REORGANIZAÇÃO DO MAPA JUDICIÁRIO - II
A Constituição de 1976, (com as sucessivas revisões) não prescreveu para Portugal um sistema judicial unitário. E, para além disto, debruçou-se com atenção diversificada sobre a estrutura e regime próprios de cada uma das ordens dos tribunais que instituiu e cuja criação facultou.
A ordem jurídica portuguesa comporta, pois, diversos tribunais, sendo a medida de jurisdição de cada um a sua competência interna, e um dos factores delimitadores dessa competência é o território e outro a matéria da causa .
Para efeitos de organização judiciária comum a divisão ou circunscrição fundamental do país é a comarca, mas encontramos definidas na LOTJ divisões maiores como seja o distrito judicial e o círculo judicial.
A LOTJ prevê ainda que nos distritos e círculos judiciais pode haver tribunais de competência especializada ou genérica com jurisdição em todos ou algumas das comarcas a ela pertencente
Ensinava o insigne professor coimbrão Alberto dos Reis que “ a jurisdição significa o poder de julgar atribuído, em conjunto, a uma actividade do Estado ou a uma determinada espécie de tribunais; a competência designa o modo como a jurisdição se acha distribuída dentro da mesma actividade ou da mesma espécie de tribunais”
O poder jurisdicional é, no quadro da lei ordinária e no quadro da lei fundamental, um potestad, um poder-dever:” Pesa sobre o juiz o dever de jurisdição, o dever de administrar justiça às partes; e este dever não é senão contrapartida de um direito que a lei reconhece ao autor e a réu: o direito de acção e o direito de contradição.”

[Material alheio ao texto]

$ cat src/rtl/opera_arb_pkg.sv
// Shared encodings for the operand-A arbiter: FSM states, mux select values
// and the owner-selection rule used from both IDLE and TURN.
package opera_arb_pkg;

    typedef enum logic [1:0] {
        IDLE    = 2'd0,
        GNT_CPU = 2'd1,
        GNT_DMA = 2'd2,
        TURN    = 2'd3
    } arb_state_e;

    localparam logic SEL_CPU = 1'b0;
    localparam logic SEL_DMA = 1'b1;

    // A CPU that was cut off by a capped DMA burst goes first; otherwise DMA wins ties.
    function automatic arb_state_e pick_owner(input logic req_cpu,
                                              input logic req_dma,
                                              input logic cpu_owed);
        if (req_cpu && cpu_owed) begin
            return GNT_CPU;
        end else if (req_dma) begin
            return GNT_DMA;
        end else if (req_cpu) begin
            return GNT_CPU;
        end
        return IDLE;
    endfunction

endpackage

$ cat src/rtl/opera_burst_cnt.sv
// Saturating DMA burst-length counter; at_max_o flags the last cycle a DMA
// burst may keep the path while the CPU is waiting.
module opera_burst_cnt #(
    parameter int MAX_BURST = 16,
    parameter int CNT_W     = 5
) (
    input  logic clk,
    input  logic reset,
    input  logic clr_i,
    input  logic inc_i,
    output logic at_max_o
);

    localparam logic [CNT_W-1:0] CNT_MAX = CNT_W'(MAX_BURST - 1);

    logic [CNT_W-1:0] cnt_q;
    logic [CNT_W-1:0] cnt_d;

    // NOTE: next-state logic assigns its default before any branch so no path can infer a latch.
    always_comb begin
        cnt_d = cnt_q;
        if (clr_i) begin
            cnt_d = '0;
        end else if (inc_i && (cnt_q != CNT_MAX)) begin
            cnt_d = cnt_q + CNT_W'(1);
        end
    end

    // NOTE: state registers use non-blocking assignments so every flop samples pre-edge values.
    always_ff @(posedge clk) begin
        if (reset) begin
            cnt_q <= '0;
        end else begin
            cnt_q <= cnt_d;
        end
    end

    assign at_max_o = (cnt_q == CNT_MAX);

endmodule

Como potestade dimanente da soberania do Estado, a jurisdição é necessariamente única ao contrário do que acontece com as competências. “Não obstante, alerta-se para o facto de se falar em jurisdição cível, jurisdição penal, jurisdição administrativa, jurisdição comum, e jurisdições especiais. Trata-se de um vício de linguagem nada técnica que provém de longa data (...) não existem várias jurisdições, mas várias manifestações de uma só jurisdição, esta a contracenante da acção. Ela é o dever geral de prestar justiça, em correspondência ao direito geral de acção que os particulares têm. Daí resulta que o juiz não possa abster-se de julgar (nº 1 do artigo 8º do Código Civil)”

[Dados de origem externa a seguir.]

`config.mk`:
```
export PLATFORM = sky130hd
export DESIGN_NAME = alu_result_buffer
export DESIGN_NICKNAME = d
export VERILOG_FILES = /design/src/rtl/alu_pkg.sv /design/src/rtl/alu_result_buffer.sv
export SDC_FILE = /design/constraint.sdc
export NUM_CORES = 1
export LEC_CHECK = 0
export BUFFER_PORTS_ARGS = -buffer_cell sky130_fd_sc_hd__buf_2
export CORE_MARGIN = 5
export CORE_UTILIZATION = 47
export CTS_BUF_LIST = sky130_fd_sc_hd__clkbuf_4 sky130_fd_sc_hd__clkbuf_8
export CTS_CLUSTER_SIZE = 16
export DETAILED_ROUTE_END_ITERATION = 6
export PLACE_DENSITY = 0.65
export SLEW_MARGIN = 25
export SYNTH_ARGS = -nofsm -noshare
export SYNTH_HDL_FRONTEND = slang
export SYNTH_SLANG_ARGS = --single-unit
```
`constraint.sdc`:
```
create_clock -name clk -period 2.1 [get_ports clk]
set_input_delay 0.105 -clock clk [delete_from_list [all_inputs] [get_ports clk]]
set_output_delay 0.105 -clock clk [all_outputs]
set_load 0.02 [all_outputs]
```
`src/rtl/alu_pkg.sv`:
```
// Shared ALU definitions.
// Holds the default operand width, the result width (operand width plus
// carry), the result type and the opcode encoding used by the ALU, its
// result buffer and the verification IP.
package alu_pkg;

    localparam int ALU_DATA_WIDTH = 8;
    localparam int RES_WIDTH      = ALU_DATA_WIDTH + 1;

    typedef logic [RES_WIDTH-1:0] alu_result_t;

    typedef enum logic [1:0] {
        SEL_ADD = 2'd0,
        SEL_SUB = 2'd1,
        SEL_AND = 2'd2,
        SEL_OR  = 2'd3
    } alu_sel_e;

endpackage

```
`src/rtl/alu_result_buffer.sv`:
```
// ALU result buffer.
// Absorbs every result strobed by the ALU (which has no backpressure) into
// a small first-word-fall-through FIFO and re-issues results to the
// consumer over valid/ready. A result arriving while the FIFO is full and
// not being drained is dropped and flagged on the sticky overflow_o.
// Ports:
//   clk, rst_n          : clock, asynchronous active-low reset
//   valid_i, data_i     : result strobe and result from the ALU
//   valid_o, data_o     : head entry to consumer (data_o is 0 when empty)
//   ready_i             : consumer accepts head entry
//   count_o             : occupancy 0..DEPTH
//   full_o, empty_o     : occupancy flags
//   overflow_o          : sticky drop flag
//   clr_ovf_i           : synchronous overflow clear (a new drop wins)
module alu_result_buffer
    import alu_pkg::*;
#(
    parameter int DATA_WIDTH = ALU_DATA_WIDTH,
    parameter int DEPTH      = 4
) (
    input  logic                      clk,
    input  logic                      rst_n,
    input  logic                      valid_i,
    input  logic [DATA_WIDTH:0]       data_i,
    output logic                      valid_o,
    input  logic                      ready_i,
    output logic [DATA_WIDTH:0]       data_o,
    output logic [$clog2(DEPTH):0]    count_o,
    output logic                      full_o,
    output logic                      empty_o,
    output logic                      overflow_o,
    input  logic                      clr_ovf_i
);

    localparam int AW = $clog2(DEPTH);
    localparam int PW = AW + 1;
    localparam int RW = DATA_WIDTH + 1;

    typedef logic [PW-1:0] ptr_t;

    logic [RW-1:0] mem [DEPTH];

    ptr_t wr_ptr, rd_ptr, wr_ptr_d, rd_ptr_d;
    ptr_t count_q, count_d;
    logic full_q, empty_q, ovf_q;
    logic push, pop, drop;

    // A pop in the same cycle frees a slot, so a full buffer still accepts.
    assign pop  = !empty_q && ready_i;
    assign push = valid_i && (!full_q || pop);
    assign drop = valid_i && full_q && !pop;

    always_comb begin
        wr_ptr_d = wr_ptr;
        rd_ptr_d = rd_ptr;
        count_d  = count_q;
        if (push) begin
            wr_ptr_d = wr_ptr + ptr_t'(1);
        end
        if (pop) begin
            rd_ptr_d = rd_ptr + ptr_t'(1);
        end
        if (push && !pop) begin
            count_d = count_q + ptr_t'(1);
        end else if (pop && !push) begin
            count_d = count_q - ptr_t'(1);
        end
    end

    // full comes from the pointer MSB compare, empty from the count; both
    // are registered from next-state so the outputs carry no input path.
    always_ff @(posedge clk or negedge rst_n) begin
        if (!rst_n) begin
            wr_ptr  <= '0;
            rd_ptr  <= '0;
            count_q <= '0;
            full_q  <= 1'b0;
            empty_q <= 1'b1;
            ovf_q   <= 1'b0;
        end else begin
            wr_ptr  <= wr_ptr_d;
            rd_ptr  <= rd_ptr_d;
            count_q <= count_d;
            full_q  <= (wr_ptr_d[AW] != rd_ptr_d[AW]) &&
                       (wr_ptr_d[AW-1:0] == rd_ptr_d[AW-1:0]);
            empty_q <= (count_d == '0);
            if (drop) begin
                ovf_q <= 1'b1;
            end else if (clr_ovf_i) begin
                ovf_q <= 1'b0;
            end
        end
    end

    always_ff @(posedge clk) begin
        if (push) begin
            mem[wr_ptr[AW-1:0]] <= data_i;
        end
    end

    assign valid_o    = !empty_q;
    assign data_o     = valid_o ? mem[rd_ptr[AW-1:0]] : '0;
    assign count_o    = count_q;
    assign full_o     = full_q;
    assign empty_o    = empty_q;
    assign overflow_o = ovf_q;

endmodule

```
# After elaboration in Yosys (flattened, before gate mapping)
# Memory sizes are Yosys's and may differ from the RTL's.
# Index checks and enable logic that the tools add are counted.
# op_classes
add_sub_neg	4
eq_ne	2
mux	9
reduce_logical	14
# op_table
op	count
$mux 3	4
$add 3x1->3 const B	3
$mux 9	1
$logic_and 1x1->1	7
$logic_not 1->1	4
$mux 1	4
$logic_not 3->1	1
$sub 3x1->3 const B	1
$eq 2x2->1	1
$reduce_bool 2->1	1
$logic_or 1x1->1	1
$ne 1x1->1	1
# word_totals
reg_bits	12
ramBits	36
inputBits	14
output_inout_bits	16
elab_cells	36
memories	1
# memory_table
name	words	word_bits	rd	rd_ports_with_merged_regs	wr	line_no	rtl
mem	4	9	1	0	1	alu_result_buffer.sv:41	logic [RW-1:0] mem [DEPTH];

# Longest topological paths before layout
# logic_depth
depth_word	9
mapped_depth	6

# Least setup slack after synthesis
# Ideal clock, no wire load.
# synth_path
kind	register to register
start	register empty_q, in the netlist empty_o
end	register full_q, in the netlist full_o
setup_ns	0.087
arrival_ns	1.525
path_slack_ns	0.488
path_stages_with_launch	6
path_buffers	1
path_cell_list	dfstp_2 nand2b_4 buf_6 a21oi_4 xnor3_1 a211oi_2
# synth_via
elab_chain_cells	7
elab_cells_between_ends	9
classes_between	eq/ne (2); mux (2); reduce/logical (5)
# synth_lines
element	line_no	rtl
start, declared	alu_result_buffer.sv:45	logic full_q, empty_q, ovf_q;
start signal, assigned	alu_result_buffer.sv:86	empty_q <= (count_d == '0);
$logic_not 1->1 (*)	alu_result_buffer.sv:49	assign pop = !empty_q && ready_i;
$logic_and 1x1->1 (*)	alu_result_buffer.sv:49	
$logic_or 1x1->1	alu_result_buffer.sv:50	assign push = valid_i && (!full_q || pop);
$logic_and 1x1->1	alu_result_buffer.sv:50	
$mux 3	alu_result_buffer.sv:57	if (push) begin
$eq 2x2->1 / $ne 1x1->1 (equally long branches)	alu_result_buffer.sv:85, alu_result_buffer.sv:84	
$logic_and 1x1->1 (*)	alu_result_buffer.sv:84	full_q <= (wr_ptr_d[AW] != rd_ptr_d[AW]) &&
end signal, assigned	alu_result_buffer.sv:84	
end, declared	alu_result_buffer.sv:45	
# Mark *: on every way between the ends. The rest lies on a longest branch, timed or not.
# A chain may end at the register's enable or synchronous reset.

# Final worst setup path
# layout_path
start	register rd_ptr[0]
end	output port data_o[8]
# layout_via
elab_chain_cells	2
# layout_lines
element	line_no	rtl
start, declared	alu_result_buffer.sv:43	ptr_t wr_ptr, rd_ptr, wr_ptr_d, rd_ptr_d;
start signal, assigned	alu_result_buffer.sv:82	rd_ptr <= rd_ptr_d;
$mem_v2 4x9	--	
$mux 9	alu_result_buffer.sv:102	assign data_o = valid_o ? mem[rd_ptr[AW-1:0]] : '0;
end, declared	alu_result_buffer.sv:27	output logic [DATA_WIDTH:0] data_o,
# No other way between the ends.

Mas julgar nos tempos modernos é uma função jurisdicional que a sociedade civil quer actual, eficaz e rápida. Para isso é preciso especializar os tribunais,. As estruturas judiciais aperfeiçoam-se dificilmente porque as necessidades da Justiça superam as possibilidade dos meios disponibilizados pelo poder central.
A Justiça é uma aspiração profunda e uma sociedade é tanto melhor quanto os cidadãos possam obter mais celeremente a resolução dos seus litígios.

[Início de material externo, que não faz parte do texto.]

**src/rtl/pipe_reg.sv**
```systemverilog
// Purpose : DEPTH-stage valid/ready register pipeline with bubble collapse and flush.
// Latency : DEPTH-1 edges from accept to out_valid (DEPTH=1: visible right after the accept edge).
// Backpressure: ready ripples combinationally from out_ready; an empty stage is always ready.
//
// Ports:
//   clk        rising-edge clock
//   reset      asynchronous active-low reset (clears valids, loads RESET_VAL into data)
//   flush      synchronous discard of every held item; data registers keep their values
//   in_valid / in_ready / in_data     upstream handshake (stage 0)
//   out_valid / out_ready / out_data  downstream handshake (stage DEPTH-1)
//   occupancy  number of stages currently holding an item

module pipe_reg #(
    parameter int              WIDTH     = 32,
    parameter int              DEPTH     = 4,
    parameter logic [WIDTH-1:0] RESET_VAL = '0
) (
    input  logic                       clk,
    input  logic                       reset,
    input  logic                       flush,
    input  logic                       in_valid,
    output logic                       in_ready,
    input  logic [WIDTH-1:0]           in_data,
    output logic                       out_valid,
    input  logic                       out_ready,
    output logic [WIDTH-1:0]           out_data,
    output logic [$clog2(DEPTH+1)-1:0] occupancy
);

    localparam int OCC_W = $clog2(DEPTH+1);

    // Stage state: index 0 faces the input, DEPTH-1 faces the output.
    logic [DEPTH-1:0] v;
    logic [WIDTH-1:0] d [DEPTH];

    // Per-stage readiness and the value each stage would load from upstream.
    logic [DEPTH-1:0] rdy;
    logic [DEPTH-1:0] up_v;
    logic [WIDTH-1:0] up_d [DEPTH];

    // Ready chain, walked from the output side towards the input. A scalar
    // carries the running value so the vector is never read while it is built.
    always_comb begin
        logic r;
        rdy = '0;
        r   = !v[DEPTH-1] || out_ready;
        rdy[DEPTH-1] = r;
        for (int k = DEPTH-2; k >= 0; k--) begin
            r      = !v[k] || r;
            rdy[k] = r;
        end
    end

    always_comb begin
        up_v    = '0;
        up_v[0] = in_valid;
        up_d[0] = in_data;
        for (int k = 1; k < DEPTH; k++) begin
            up_v[k] = v[k-1];
            up_d[k] = d[k-1];
        end
    end

    // Stage 0 only differs from in_ready by flush/reset, both of which
    // override the shift below, so rdy[0] is safe to use directly there.
    always_ff @(posedge clk or negedge reset) begin
        if (!reset) begin
            v <= '0;
            for (int k = 0; k < DEPTH; k++) begin
                d[k] <= RESET_VAL;
            end
        end else if (flush) begin
            // Valids drop, data is left alone so nothing but the valids toggles.
            v <= '0;
        end else begin
            for (int k = 0; k < DEPTH; k++) begin
                if (rdy[k]) begin
                    v[k] <= up_v[k];
                    // Data only moves with a real item; bubbles leave it as is.
                    if (up_v[k]) begin
                        d[k] <= up_d[k];
                    end
                end
            end
        end
    end

    always_comb begin
        occupancy = '0;
        for (int k = 0; k < DEPTH; k++) begin
            occupancy = occupancy + OCC_W'(v[k]);
        end
    end

    assign in_ready  = rdy[0] && !flush && reset;
    assign out_valid = v[DEPTH-1];
    assign out_data  = d[DEPTH-1];

endmodule

```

Urge que o poder político defina entre as diversas concepções de ordem política-social qual a mais apta a realizar os princípios constitucionais no que concerne à Justiça, supesando o interesse nacional de maneira racional e duradoira, sem preocupações das contigências e conjunturas populistas do momento, antes traçando uma política para o futuro.
“Pese embora a consciência generalizada, que aliás, muito tardiamente se instalou entre nós, de que o sistema de justiça que temos em Portugal não serve, continuam a ser raras as intervenções públicas em que se proponham soluções ou se defendam ideias com frontalidade e sem medo de enfrentar os interesses corporativos que vão sobrevivendo à sombra da inépcia do sistema”
É comummente aceite que urge rever o mapa judiciário. È fácil perceber que hodiernamente o caminho é a especialização dos tribunais, e consequentemente, dos juizes. Já Alberto dos Reis ao perguntar “Que fim se pretende atingir com a repartição da competência entre os tribunais especiais e o foro comum?” afirma: “Procura-se adaptar o órgão à função, procura-se assegurar a idoneidade do juiz; pretende-se que as causas sejam decididas por quem tenha uma formação jurídica adequada. Põe-se assim a matéria da causa em correlação com a preparação técnica do magistrado que a há-de julgar, de modo a obter-se um julgamento mais perfeito”
Claro que a especialização dos tribunais implica um investimento, não em sentido estrito mas em sentido amplo ; um investimento social de que a nação espera um acréscimo de rentabilidade na administração da Justiça. O investimento na Justiça representará, indubitavelmente, um progresso económico e social.
E esta afirmação não é de modo algum uma forma de impaciência respiratória que incita a roubar o oxigénio ao futuro, ou seja, não é uma utopia.